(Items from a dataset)
★ ★ ★ ★ ★ ★ ★

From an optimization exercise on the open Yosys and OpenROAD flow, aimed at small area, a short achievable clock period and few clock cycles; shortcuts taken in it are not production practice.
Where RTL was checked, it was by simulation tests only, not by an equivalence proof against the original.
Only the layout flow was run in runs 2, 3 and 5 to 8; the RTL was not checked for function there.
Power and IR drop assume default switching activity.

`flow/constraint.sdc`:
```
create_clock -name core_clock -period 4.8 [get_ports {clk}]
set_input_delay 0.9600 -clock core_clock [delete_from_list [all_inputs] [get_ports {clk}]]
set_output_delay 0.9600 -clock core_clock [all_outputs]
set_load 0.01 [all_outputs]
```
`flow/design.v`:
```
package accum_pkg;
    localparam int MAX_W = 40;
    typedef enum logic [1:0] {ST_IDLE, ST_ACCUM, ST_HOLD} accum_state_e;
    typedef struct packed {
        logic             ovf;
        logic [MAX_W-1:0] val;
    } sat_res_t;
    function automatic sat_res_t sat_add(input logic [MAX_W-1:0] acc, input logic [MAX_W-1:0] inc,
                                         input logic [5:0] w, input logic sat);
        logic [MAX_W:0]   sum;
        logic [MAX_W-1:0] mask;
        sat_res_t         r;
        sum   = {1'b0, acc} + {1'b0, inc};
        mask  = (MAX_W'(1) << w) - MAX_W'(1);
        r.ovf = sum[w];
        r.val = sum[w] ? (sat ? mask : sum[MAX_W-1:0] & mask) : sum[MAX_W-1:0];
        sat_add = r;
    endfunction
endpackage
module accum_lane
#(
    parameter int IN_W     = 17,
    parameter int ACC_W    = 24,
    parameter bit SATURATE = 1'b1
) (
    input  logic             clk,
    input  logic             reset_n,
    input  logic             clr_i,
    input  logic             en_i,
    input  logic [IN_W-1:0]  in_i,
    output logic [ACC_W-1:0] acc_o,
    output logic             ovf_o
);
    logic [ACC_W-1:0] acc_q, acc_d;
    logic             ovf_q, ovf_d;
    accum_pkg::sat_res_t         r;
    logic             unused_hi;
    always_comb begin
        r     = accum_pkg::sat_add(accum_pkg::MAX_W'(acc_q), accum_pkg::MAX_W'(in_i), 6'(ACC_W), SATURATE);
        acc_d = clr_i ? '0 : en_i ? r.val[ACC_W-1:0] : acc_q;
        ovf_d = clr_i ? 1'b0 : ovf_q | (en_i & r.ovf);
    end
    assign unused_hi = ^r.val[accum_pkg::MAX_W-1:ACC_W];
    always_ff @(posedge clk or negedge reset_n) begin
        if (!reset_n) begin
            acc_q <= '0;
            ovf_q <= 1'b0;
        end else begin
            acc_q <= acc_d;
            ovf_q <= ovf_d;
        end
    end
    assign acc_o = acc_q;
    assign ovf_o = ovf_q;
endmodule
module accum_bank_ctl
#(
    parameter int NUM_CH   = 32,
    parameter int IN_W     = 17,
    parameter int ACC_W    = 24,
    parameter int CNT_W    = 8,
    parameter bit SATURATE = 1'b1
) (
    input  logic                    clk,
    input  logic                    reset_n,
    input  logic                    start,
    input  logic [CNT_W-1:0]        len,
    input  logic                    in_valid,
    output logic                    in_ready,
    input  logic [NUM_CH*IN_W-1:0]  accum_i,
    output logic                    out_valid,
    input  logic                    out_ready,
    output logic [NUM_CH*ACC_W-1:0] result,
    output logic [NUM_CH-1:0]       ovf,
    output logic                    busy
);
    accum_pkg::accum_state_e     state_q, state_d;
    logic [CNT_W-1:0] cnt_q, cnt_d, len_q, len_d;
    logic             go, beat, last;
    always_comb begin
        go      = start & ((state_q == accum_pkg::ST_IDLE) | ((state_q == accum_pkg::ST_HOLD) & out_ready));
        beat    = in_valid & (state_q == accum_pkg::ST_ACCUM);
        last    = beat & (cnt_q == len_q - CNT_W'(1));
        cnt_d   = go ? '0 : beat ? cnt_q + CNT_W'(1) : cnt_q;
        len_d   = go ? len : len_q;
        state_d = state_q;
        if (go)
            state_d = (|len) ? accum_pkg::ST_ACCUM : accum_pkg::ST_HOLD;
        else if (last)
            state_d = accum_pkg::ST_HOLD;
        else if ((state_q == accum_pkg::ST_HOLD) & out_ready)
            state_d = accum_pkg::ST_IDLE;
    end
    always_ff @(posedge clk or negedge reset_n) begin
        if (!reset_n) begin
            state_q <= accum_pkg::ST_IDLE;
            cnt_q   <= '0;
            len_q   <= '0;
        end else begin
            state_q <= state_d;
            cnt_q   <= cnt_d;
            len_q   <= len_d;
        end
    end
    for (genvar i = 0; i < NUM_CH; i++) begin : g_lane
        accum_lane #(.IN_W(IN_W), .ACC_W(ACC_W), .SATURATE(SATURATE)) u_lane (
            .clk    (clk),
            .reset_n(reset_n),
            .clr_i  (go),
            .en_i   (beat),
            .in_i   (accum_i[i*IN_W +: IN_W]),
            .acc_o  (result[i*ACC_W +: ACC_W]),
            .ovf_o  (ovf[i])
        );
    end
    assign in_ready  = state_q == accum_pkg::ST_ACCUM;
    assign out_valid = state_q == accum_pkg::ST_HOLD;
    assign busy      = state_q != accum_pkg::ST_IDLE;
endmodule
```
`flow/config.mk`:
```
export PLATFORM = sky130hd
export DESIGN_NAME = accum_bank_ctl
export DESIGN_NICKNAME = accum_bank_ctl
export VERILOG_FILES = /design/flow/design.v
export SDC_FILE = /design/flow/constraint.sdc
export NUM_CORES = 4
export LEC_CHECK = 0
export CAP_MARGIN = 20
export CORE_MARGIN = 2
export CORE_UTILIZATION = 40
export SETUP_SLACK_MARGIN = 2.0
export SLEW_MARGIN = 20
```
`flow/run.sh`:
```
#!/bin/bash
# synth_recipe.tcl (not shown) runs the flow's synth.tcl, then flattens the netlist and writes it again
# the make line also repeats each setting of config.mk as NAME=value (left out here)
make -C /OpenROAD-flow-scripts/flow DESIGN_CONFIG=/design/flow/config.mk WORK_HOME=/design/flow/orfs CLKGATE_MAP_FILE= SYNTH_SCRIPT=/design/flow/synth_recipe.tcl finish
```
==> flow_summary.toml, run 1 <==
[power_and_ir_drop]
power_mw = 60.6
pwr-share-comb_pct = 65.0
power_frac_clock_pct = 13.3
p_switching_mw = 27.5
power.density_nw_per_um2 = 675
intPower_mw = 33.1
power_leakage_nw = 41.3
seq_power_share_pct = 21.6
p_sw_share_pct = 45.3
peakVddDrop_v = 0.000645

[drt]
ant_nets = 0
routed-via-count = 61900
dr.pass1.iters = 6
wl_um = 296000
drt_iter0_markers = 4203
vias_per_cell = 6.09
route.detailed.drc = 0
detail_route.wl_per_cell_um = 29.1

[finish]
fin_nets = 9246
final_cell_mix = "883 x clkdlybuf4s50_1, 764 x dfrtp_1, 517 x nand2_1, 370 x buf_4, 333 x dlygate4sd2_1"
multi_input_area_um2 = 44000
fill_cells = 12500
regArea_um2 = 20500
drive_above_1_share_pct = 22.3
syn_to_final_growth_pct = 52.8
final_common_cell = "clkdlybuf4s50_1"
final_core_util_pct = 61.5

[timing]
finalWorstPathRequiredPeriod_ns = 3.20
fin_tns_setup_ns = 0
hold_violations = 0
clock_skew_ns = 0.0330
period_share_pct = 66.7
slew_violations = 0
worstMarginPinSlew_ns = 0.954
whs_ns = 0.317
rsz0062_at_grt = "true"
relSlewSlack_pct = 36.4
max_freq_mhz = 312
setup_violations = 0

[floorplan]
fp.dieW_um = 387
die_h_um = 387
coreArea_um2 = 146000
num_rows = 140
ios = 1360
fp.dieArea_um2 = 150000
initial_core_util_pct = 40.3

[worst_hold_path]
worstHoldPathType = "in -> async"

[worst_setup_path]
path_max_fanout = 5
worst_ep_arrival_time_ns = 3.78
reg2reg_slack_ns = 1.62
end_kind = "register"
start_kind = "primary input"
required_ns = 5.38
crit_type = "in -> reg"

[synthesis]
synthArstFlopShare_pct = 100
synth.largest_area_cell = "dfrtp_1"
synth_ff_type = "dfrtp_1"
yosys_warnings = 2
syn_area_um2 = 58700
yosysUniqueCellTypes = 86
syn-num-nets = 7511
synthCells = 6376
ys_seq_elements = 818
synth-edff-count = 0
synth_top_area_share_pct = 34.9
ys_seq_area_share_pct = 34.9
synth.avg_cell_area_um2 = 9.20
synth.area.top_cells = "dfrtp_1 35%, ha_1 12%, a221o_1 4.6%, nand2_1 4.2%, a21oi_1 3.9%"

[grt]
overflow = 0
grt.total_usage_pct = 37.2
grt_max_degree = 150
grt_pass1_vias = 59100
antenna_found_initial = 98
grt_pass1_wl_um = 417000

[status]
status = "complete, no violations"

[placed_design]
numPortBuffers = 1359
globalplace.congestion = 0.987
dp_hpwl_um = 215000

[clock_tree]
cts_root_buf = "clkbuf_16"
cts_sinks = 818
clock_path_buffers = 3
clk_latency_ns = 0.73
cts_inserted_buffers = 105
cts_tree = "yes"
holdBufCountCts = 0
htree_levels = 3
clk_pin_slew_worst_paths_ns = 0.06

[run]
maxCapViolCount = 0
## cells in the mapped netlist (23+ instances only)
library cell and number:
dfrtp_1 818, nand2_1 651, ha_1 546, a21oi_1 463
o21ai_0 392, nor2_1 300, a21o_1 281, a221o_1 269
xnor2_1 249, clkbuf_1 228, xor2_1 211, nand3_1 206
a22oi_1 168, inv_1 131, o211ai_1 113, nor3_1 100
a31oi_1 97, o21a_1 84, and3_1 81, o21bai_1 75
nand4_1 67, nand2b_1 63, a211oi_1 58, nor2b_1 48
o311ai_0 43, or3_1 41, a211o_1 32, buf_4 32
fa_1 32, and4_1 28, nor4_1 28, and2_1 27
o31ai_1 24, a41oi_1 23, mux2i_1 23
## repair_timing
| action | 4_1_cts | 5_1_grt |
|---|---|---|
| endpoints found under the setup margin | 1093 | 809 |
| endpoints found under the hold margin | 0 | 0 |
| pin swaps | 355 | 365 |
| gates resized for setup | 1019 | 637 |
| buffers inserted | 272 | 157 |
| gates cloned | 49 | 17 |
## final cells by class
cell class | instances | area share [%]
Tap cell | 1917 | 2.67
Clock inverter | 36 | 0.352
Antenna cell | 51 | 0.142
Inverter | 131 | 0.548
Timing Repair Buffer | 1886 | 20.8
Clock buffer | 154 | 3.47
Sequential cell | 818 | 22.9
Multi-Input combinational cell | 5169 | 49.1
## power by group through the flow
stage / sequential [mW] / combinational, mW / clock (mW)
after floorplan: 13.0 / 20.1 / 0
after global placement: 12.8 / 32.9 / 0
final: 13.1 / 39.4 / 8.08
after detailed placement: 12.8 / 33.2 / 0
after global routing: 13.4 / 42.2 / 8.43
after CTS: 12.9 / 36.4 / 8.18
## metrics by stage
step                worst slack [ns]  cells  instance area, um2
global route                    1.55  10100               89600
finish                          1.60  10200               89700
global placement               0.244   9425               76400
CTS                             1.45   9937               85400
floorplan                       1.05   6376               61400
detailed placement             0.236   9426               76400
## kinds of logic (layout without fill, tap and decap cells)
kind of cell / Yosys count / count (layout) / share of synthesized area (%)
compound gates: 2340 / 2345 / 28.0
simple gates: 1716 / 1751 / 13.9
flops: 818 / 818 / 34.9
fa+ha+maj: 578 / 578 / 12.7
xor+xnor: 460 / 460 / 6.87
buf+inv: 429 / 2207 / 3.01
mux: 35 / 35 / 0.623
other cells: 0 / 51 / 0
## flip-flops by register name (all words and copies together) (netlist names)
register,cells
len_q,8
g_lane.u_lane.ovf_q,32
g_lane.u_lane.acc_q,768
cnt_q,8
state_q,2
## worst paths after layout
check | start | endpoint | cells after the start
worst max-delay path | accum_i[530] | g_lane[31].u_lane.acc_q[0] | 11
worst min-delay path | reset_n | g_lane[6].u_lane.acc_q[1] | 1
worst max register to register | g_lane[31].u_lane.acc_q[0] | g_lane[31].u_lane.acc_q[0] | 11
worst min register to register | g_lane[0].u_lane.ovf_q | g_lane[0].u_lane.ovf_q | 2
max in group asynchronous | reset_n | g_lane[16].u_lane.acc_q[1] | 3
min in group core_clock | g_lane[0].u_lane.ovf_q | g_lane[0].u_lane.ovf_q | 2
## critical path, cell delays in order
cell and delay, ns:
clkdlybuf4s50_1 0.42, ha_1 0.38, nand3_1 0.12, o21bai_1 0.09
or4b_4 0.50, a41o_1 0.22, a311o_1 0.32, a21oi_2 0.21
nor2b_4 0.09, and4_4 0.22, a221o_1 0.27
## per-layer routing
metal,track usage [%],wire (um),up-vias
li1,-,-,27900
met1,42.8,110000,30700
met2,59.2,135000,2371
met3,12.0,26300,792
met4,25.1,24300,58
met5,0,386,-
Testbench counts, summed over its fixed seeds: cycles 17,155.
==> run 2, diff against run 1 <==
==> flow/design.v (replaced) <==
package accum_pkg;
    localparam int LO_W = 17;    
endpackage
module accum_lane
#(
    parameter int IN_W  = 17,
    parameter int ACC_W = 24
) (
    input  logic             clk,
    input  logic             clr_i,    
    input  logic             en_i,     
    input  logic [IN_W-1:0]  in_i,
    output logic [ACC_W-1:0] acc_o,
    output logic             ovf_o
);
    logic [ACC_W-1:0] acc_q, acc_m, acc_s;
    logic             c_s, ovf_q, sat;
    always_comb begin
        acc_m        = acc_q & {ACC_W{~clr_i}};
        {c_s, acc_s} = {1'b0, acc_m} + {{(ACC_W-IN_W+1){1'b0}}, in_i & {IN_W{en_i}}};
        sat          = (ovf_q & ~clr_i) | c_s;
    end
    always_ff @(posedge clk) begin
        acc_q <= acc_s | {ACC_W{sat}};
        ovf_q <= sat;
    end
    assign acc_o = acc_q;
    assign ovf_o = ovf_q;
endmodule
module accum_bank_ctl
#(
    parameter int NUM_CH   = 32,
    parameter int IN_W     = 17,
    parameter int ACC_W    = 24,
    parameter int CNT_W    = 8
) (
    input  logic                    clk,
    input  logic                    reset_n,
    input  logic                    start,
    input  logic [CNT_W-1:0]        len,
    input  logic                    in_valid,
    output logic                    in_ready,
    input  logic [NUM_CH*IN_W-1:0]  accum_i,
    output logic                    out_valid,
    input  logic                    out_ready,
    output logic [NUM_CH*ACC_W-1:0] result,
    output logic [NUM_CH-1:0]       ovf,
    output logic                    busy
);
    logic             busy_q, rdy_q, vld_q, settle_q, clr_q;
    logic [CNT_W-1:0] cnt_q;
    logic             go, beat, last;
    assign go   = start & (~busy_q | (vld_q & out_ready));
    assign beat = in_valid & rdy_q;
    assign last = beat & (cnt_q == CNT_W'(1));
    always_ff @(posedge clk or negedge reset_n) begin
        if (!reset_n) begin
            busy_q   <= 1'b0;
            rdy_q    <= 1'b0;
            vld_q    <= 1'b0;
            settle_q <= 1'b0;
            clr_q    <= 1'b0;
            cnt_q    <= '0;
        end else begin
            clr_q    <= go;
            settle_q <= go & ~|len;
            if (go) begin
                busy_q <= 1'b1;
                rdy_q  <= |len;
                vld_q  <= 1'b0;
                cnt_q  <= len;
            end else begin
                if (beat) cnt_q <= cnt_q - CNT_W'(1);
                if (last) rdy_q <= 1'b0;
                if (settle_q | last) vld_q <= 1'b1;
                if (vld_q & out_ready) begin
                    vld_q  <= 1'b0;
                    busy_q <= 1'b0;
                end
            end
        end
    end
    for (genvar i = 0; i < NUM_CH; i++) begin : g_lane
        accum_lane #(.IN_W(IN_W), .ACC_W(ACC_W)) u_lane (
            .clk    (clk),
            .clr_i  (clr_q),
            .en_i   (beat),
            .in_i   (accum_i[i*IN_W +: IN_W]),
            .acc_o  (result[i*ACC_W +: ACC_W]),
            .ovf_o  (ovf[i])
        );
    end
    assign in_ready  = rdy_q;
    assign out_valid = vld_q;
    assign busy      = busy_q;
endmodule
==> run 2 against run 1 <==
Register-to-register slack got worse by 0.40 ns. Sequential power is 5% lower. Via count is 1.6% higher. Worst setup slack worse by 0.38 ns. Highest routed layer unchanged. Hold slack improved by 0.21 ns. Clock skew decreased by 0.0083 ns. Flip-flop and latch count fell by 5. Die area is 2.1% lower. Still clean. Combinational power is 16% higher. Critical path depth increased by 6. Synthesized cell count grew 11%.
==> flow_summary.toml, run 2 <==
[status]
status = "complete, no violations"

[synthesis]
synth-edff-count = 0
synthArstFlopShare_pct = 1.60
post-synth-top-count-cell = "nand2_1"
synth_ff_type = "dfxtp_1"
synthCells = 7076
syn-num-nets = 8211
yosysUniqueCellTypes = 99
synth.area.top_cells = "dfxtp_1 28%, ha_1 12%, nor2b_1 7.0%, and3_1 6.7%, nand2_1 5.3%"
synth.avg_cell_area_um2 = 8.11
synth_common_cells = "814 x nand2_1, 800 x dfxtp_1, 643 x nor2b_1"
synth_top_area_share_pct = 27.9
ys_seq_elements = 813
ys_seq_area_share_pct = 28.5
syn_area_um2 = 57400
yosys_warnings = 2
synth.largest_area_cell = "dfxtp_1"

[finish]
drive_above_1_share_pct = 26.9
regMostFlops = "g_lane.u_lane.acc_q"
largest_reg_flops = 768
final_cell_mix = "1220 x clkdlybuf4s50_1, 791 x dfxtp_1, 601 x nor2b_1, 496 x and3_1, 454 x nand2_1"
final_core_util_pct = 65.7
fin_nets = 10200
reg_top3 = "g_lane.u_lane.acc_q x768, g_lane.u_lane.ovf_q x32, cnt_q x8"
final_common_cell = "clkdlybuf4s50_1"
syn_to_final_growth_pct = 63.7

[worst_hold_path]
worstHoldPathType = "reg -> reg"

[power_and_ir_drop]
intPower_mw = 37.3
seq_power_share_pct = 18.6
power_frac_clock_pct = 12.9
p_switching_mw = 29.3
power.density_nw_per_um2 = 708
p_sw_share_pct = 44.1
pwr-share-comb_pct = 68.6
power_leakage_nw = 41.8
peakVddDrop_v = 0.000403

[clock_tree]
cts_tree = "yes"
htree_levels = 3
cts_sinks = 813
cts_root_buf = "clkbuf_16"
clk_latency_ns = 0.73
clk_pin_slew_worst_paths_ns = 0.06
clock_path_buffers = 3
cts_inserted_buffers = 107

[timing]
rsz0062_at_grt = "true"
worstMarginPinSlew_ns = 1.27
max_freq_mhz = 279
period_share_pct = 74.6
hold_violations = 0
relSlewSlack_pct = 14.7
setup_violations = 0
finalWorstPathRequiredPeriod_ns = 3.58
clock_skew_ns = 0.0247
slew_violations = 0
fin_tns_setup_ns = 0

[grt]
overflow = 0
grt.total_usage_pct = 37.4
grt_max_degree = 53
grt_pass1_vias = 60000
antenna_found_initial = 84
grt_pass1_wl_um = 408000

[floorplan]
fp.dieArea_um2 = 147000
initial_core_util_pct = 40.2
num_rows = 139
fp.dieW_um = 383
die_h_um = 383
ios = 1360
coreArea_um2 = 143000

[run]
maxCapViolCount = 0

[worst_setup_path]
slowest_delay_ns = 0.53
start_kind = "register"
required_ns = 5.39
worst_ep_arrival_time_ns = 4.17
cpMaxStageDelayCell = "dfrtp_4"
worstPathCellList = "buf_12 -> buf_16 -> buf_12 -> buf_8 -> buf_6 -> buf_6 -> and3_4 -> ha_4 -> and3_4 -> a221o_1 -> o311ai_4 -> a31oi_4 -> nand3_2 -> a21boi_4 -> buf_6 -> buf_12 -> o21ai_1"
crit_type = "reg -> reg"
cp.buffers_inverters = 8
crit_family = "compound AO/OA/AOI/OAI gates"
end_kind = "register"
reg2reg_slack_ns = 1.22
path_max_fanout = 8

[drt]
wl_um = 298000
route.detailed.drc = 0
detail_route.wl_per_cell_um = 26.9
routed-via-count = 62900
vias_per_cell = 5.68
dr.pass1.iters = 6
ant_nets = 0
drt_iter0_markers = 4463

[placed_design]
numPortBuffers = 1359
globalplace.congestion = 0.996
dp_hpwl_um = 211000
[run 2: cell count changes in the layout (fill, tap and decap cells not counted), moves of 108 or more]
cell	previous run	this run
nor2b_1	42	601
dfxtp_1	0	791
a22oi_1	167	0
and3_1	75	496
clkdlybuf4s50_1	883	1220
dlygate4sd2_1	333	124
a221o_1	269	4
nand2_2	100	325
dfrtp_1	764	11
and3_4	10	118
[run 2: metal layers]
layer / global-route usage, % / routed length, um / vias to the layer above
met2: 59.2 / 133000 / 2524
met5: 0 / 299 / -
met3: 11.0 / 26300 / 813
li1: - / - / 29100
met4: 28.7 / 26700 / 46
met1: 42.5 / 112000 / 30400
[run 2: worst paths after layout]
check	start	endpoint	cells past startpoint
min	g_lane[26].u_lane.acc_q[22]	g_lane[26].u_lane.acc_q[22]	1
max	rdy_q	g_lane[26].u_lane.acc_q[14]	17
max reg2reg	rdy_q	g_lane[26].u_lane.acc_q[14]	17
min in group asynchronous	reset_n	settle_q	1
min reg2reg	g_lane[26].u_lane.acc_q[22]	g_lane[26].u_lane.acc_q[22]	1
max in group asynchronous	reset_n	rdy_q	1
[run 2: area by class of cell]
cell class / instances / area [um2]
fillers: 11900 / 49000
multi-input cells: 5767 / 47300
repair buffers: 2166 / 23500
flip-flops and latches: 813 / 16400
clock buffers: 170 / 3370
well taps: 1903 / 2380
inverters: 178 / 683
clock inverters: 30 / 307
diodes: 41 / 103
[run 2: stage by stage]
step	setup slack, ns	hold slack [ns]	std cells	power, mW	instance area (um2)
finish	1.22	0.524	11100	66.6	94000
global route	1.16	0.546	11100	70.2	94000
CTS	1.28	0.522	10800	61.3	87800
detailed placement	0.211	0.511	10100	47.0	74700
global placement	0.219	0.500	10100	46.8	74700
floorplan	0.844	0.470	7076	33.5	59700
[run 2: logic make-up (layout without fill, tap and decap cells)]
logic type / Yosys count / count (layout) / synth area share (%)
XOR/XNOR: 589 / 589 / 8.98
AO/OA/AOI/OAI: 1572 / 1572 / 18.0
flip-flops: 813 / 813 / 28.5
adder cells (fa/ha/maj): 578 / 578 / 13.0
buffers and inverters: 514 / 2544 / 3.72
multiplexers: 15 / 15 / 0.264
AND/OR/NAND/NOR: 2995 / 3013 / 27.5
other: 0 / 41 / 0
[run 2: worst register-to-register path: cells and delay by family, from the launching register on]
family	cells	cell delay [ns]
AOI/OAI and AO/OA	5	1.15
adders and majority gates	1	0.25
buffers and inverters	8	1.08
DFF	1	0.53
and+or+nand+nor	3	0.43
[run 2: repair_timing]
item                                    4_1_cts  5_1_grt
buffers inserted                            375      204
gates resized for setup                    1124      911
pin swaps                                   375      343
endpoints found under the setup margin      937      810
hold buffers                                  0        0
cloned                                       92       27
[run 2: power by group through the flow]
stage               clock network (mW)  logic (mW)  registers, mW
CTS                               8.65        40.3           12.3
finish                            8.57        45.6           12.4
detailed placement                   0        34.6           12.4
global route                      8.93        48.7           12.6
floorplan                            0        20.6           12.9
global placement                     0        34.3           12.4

★ ★ ★ ★ ★ ★ ★

**Problem**
Word for word, repeat the lines from the one holding "XOR/XNOR: 589 / 589 / 8.98" through the last line of the entries, both included.

**Your solution**
XOR/XNOR: 589 / 589 / 8.98
AO/OA/AOI/OAI: 1572 / 1572 / 18.0
flip-flops: 813 / 813 / 28.5
adder cells (fa/ha/maj): 578 / 578 / 13.0
buffers and inverters: 514 / 2544 / 3.72
multiplexers: 15 / 15 / 0.264
AND/OR/NAND/NOR: 2995 / 3013 / 27.5
other: 0 / 41 / 0
[run 2: worst register-to-register path: cells and delay by family, from the launching register on]
family	cells	cell delay [ns]
AOI/OAI and AO/OA	5	1.15
adders and majority gates	1	0.25
buffers and inverters	8	1.08
DFF	1	0.53
and+or+nand+nor	3	0.43
[run 2: repair_timing]
item                                    4_1_cts  5_1_grt
buffers inserted                            375      204
gates resized for setup                    1124      911
pin swaps                                   375      343
endpoints found under the setup margin      937      810
hold buffers                                  0        0
cloned                                       92       27
[run 2: power by group through the flow]
stage               clock network (mW)  logic (mW)  registers, mW
CTS                               8.65        40.3           12.3
finish                            8.57        45.6           12.4
detailed placement                   0        34.6           12.4
global route                      8.93        48.7           12.6
floorplan                            0        20.6           12.9
global placement                     0        34.3           12.4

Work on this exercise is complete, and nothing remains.